### Work to be completed
Where does the string "Clock" occur in the records? Copy each line that holds it.
** Opening Data provided block **
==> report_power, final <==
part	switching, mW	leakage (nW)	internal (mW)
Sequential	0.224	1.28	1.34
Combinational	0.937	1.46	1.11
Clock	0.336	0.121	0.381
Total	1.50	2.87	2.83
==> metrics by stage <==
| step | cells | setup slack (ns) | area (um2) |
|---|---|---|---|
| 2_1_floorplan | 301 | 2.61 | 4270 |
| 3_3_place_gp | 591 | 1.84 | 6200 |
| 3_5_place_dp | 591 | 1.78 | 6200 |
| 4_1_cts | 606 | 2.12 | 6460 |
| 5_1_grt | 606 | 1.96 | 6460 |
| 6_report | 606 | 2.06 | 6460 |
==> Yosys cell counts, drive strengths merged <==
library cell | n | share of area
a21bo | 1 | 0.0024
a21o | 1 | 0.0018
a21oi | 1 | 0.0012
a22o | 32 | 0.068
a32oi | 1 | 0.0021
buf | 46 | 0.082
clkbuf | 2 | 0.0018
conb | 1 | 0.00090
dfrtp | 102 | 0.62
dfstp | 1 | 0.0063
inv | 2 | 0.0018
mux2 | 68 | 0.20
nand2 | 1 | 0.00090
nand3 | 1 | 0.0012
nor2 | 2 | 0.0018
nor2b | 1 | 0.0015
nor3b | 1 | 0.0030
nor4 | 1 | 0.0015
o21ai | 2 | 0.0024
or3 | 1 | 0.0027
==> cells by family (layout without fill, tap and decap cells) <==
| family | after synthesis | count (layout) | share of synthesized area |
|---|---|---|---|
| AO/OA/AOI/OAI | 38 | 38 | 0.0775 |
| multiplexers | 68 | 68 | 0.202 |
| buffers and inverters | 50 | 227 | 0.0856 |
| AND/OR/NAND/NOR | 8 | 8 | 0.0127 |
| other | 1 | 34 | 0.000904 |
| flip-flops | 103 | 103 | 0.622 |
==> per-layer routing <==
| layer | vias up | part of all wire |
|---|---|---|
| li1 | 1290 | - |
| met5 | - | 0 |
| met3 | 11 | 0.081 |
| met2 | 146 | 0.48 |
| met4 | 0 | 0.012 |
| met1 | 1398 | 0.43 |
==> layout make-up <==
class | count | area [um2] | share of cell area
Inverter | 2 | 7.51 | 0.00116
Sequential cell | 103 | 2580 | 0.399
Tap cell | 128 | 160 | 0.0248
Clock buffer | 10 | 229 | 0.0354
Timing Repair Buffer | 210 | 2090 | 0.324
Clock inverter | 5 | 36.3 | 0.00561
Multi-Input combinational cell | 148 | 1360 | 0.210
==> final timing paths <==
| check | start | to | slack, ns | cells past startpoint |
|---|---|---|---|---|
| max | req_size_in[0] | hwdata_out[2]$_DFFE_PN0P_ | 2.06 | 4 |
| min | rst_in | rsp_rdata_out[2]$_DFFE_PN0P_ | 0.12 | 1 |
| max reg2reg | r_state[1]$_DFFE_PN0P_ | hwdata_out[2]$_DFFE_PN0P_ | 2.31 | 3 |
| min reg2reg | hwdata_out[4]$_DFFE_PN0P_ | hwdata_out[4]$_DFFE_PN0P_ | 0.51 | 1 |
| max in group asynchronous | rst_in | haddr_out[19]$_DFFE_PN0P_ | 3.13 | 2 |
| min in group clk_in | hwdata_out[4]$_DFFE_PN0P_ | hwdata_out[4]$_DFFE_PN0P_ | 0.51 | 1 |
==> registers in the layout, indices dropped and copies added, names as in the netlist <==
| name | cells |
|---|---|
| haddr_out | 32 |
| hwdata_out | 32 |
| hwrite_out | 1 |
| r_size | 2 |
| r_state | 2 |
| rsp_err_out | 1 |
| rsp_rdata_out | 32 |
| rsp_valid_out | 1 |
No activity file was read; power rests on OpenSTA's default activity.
** Closing Data provided block **
** Opening Data provided block **
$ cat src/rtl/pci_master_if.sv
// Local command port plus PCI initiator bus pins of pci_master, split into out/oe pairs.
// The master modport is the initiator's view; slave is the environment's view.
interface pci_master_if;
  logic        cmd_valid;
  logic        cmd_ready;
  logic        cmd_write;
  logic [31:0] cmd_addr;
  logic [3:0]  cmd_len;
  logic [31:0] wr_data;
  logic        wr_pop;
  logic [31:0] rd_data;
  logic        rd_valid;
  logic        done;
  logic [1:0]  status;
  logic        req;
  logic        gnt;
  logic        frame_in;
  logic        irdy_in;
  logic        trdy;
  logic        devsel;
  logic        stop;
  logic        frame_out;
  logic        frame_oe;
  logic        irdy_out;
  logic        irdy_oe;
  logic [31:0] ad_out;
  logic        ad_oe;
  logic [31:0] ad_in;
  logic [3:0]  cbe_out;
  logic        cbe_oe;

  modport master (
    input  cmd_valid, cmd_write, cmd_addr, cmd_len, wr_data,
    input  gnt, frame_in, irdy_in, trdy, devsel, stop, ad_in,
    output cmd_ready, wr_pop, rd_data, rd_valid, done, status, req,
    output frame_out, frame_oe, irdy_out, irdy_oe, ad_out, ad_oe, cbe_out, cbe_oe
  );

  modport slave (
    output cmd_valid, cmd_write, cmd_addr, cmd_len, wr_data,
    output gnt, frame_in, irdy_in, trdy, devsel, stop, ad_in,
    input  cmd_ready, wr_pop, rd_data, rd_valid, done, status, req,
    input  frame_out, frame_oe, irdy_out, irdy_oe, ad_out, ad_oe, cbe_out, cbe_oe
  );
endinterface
** Closing Data provided block **
### Output for this exercise
Clock	0.336	0.121	0.381
Clock buffer | 10 | 229 | 0.0354
Clock inverter | 5 | 36.3 | 0.00561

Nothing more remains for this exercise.